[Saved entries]

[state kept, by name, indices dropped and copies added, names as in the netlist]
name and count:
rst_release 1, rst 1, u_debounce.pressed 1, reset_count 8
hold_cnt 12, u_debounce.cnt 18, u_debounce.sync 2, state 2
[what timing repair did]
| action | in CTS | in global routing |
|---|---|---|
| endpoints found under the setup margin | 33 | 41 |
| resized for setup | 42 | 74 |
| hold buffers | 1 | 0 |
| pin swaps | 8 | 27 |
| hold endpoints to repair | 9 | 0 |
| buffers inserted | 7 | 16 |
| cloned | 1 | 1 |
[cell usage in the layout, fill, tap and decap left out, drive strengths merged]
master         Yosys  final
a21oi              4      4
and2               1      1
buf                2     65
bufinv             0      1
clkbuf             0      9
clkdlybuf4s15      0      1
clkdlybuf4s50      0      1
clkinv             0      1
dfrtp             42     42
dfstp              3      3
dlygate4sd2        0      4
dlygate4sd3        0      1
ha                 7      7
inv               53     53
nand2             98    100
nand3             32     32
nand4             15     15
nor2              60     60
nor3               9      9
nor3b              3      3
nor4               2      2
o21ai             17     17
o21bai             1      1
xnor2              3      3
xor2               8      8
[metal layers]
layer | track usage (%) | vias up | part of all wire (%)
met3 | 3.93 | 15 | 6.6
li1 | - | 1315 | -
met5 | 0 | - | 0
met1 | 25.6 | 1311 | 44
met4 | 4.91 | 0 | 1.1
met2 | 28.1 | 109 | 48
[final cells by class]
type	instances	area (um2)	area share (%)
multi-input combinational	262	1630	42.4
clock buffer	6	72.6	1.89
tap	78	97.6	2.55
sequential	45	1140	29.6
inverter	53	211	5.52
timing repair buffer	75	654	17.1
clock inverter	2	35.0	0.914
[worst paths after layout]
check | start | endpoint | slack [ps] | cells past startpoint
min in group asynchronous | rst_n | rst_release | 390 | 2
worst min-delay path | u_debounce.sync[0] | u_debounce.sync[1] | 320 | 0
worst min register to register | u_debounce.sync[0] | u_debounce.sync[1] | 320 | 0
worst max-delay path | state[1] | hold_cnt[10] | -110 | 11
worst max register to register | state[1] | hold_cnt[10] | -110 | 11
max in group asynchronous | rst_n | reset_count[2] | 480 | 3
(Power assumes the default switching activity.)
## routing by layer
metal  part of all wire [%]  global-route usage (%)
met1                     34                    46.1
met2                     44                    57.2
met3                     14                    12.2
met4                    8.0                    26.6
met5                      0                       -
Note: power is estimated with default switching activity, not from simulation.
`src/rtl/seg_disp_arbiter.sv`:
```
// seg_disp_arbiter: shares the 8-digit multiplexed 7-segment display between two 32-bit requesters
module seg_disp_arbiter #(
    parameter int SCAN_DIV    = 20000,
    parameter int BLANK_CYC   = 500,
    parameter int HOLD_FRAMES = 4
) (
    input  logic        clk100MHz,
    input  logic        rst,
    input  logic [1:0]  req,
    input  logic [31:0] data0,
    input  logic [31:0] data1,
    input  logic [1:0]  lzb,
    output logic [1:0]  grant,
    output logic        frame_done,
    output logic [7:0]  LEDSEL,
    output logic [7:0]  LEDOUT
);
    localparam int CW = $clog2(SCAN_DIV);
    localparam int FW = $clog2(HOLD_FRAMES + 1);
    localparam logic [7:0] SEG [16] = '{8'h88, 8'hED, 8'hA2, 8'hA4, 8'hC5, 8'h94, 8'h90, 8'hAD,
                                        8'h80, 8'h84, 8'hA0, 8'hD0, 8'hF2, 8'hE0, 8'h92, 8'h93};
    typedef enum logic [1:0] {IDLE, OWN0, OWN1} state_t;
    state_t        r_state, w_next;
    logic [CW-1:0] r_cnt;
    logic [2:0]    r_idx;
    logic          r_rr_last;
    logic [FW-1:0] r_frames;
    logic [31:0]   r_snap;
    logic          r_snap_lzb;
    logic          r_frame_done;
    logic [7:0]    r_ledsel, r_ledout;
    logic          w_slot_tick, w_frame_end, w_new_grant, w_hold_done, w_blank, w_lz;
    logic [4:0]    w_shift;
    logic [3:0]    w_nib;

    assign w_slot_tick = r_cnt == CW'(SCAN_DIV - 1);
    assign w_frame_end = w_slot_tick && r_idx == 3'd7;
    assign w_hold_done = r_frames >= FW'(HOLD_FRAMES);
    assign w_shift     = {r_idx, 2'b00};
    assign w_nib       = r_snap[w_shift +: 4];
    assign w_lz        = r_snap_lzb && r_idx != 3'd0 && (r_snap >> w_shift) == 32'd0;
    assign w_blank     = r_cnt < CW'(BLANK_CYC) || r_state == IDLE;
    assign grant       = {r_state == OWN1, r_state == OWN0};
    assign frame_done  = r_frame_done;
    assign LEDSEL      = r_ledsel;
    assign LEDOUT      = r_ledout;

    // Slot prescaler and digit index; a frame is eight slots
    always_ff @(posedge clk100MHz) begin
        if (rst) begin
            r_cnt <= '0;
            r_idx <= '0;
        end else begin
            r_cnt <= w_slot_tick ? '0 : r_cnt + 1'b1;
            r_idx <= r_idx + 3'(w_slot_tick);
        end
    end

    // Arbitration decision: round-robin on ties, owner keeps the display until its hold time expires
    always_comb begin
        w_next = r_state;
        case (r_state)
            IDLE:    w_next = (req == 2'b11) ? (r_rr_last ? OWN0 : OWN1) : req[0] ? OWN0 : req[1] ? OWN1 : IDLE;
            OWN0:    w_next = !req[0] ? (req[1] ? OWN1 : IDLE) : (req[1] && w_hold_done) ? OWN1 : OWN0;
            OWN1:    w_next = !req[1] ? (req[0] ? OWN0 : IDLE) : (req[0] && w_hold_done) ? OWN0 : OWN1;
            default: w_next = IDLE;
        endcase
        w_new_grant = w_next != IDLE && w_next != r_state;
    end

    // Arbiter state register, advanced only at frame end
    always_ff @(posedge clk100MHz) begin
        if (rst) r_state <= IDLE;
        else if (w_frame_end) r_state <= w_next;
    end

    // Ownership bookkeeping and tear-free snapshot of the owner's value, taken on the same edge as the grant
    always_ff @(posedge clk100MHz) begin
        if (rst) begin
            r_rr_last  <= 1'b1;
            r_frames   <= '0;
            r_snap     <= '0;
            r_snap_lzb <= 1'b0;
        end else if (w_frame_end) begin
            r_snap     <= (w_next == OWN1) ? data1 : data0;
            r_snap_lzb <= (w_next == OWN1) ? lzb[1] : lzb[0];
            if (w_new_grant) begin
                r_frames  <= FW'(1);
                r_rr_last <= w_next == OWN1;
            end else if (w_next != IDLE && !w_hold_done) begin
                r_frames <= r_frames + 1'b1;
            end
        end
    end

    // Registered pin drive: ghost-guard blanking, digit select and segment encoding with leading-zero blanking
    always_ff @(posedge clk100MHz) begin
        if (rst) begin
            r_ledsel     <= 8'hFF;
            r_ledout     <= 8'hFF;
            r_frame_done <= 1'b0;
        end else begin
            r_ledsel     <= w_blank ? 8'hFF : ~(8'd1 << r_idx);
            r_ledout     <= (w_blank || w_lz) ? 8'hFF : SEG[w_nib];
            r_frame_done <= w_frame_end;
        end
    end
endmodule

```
...
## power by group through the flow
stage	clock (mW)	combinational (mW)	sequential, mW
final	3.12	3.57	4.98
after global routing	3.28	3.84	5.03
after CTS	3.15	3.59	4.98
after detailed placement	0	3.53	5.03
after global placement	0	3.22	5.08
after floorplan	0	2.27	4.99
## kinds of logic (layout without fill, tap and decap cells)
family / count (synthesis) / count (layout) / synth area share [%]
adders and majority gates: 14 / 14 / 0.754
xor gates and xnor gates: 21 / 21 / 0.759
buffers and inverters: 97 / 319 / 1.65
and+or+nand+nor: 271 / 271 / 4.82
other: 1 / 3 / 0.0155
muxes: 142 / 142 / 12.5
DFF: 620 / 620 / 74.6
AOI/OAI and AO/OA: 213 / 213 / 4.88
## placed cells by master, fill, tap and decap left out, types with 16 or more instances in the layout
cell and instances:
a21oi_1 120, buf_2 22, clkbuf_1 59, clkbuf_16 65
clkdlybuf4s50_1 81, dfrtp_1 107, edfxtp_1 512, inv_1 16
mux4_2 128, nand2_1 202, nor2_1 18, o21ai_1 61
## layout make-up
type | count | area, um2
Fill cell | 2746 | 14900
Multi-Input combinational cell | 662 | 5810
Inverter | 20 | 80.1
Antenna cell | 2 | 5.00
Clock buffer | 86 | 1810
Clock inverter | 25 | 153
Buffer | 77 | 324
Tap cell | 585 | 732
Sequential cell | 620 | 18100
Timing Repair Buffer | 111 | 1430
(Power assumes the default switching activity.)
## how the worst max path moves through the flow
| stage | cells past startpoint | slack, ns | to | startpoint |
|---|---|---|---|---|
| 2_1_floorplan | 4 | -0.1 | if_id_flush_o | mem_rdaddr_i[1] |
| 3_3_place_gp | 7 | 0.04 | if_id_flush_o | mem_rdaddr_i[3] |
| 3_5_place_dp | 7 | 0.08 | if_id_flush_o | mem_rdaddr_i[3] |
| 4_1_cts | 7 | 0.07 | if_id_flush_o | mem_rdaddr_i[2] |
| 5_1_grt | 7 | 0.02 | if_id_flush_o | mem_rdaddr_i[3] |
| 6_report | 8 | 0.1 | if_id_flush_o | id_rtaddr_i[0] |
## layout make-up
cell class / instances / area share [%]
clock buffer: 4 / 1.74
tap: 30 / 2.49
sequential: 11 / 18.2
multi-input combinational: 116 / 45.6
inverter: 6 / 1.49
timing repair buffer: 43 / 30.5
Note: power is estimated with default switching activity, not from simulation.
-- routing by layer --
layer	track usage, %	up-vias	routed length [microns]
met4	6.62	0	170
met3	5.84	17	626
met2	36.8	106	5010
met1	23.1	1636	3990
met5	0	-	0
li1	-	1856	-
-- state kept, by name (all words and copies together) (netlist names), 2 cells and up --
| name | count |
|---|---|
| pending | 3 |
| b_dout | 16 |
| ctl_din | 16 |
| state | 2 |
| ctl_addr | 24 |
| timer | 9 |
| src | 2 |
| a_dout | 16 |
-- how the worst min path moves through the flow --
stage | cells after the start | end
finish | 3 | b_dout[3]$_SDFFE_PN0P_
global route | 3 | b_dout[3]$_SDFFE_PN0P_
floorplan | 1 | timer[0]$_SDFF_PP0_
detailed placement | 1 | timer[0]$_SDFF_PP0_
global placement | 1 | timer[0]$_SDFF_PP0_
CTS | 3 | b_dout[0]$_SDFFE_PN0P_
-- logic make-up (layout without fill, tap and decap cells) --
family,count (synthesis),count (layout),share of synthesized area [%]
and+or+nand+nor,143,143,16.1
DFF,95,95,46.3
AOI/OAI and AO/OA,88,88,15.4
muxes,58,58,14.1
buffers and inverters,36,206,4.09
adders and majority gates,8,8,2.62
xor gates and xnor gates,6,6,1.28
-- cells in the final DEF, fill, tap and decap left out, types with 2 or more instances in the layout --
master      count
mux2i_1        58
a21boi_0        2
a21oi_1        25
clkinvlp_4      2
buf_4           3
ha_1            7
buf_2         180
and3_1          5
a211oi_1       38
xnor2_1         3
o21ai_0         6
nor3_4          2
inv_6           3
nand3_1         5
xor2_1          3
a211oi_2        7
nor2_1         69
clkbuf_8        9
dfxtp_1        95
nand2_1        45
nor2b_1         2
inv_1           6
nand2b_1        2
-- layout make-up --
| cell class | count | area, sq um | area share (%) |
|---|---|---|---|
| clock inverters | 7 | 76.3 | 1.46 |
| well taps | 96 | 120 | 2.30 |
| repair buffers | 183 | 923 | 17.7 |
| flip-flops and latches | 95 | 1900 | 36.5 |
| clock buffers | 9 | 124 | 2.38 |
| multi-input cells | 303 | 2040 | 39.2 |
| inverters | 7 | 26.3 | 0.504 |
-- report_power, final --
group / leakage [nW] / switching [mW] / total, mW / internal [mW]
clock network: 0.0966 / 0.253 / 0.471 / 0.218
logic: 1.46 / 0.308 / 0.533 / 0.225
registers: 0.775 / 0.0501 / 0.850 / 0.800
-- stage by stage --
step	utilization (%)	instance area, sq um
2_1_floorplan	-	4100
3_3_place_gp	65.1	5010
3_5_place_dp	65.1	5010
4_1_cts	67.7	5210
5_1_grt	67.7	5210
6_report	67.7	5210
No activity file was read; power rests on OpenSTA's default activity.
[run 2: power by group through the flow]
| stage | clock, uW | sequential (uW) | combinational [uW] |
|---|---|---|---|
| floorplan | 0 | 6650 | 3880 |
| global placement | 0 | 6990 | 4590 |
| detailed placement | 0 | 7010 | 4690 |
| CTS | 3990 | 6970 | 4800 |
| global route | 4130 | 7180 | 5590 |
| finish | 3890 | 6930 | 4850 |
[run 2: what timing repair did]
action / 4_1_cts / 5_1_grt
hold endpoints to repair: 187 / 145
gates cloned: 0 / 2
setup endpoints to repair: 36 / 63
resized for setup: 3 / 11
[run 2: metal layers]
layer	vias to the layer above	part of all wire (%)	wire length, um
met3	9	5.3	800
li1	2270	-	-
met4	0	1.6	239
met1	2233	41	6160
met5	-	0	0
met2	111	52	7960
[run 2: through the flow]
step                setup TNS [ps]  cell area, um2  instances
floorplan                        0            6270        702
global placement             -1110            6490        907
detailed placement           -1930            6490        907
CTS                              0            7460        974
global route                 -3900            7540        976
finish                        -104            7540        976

ASSIGNMENT:
Restate word for word only the lines above from the line containing "if_id_flush_o | mem_rdaddr_i[2] |" to the line containing "name | count |", both of them included.

EXERCISE RESULT:
| 4_1_cts | 7 | 0.07 | if_id_flush_o | mem_rdaddr_i[2] |
| 5_1_grt | 7 | 0.02 | if_id_flush_o | mem_rdaddr_i[3] |
| 6_report | 8 | 0.1 | if_id_flush_o | id_rtaddr_i[0] |
## layout make-up
cell class / instances / area share [%]
clock buffer: 4 / 1.74
tap: 30 / 2.49
sequential: 11 / 18.2
multi-input combinational: 116 / 45.6
inverter: 6 / 1.49
timing repair buffer: 43 / 30.5
Note: power is estimated with default switching activity, not from simulation.
-- routing by layer --
layer	track usage, %	up-vias	routed length [microns]
met4	6.62	0	170
met3	5.84	17	626
met2	36.8	106	5010
met1	23.1	1636	3990
met5	0	-	0
li1	-	1856	-
-- state kept, by name (all words and copies together) (netlist names), 2 cells and up --
| name | count |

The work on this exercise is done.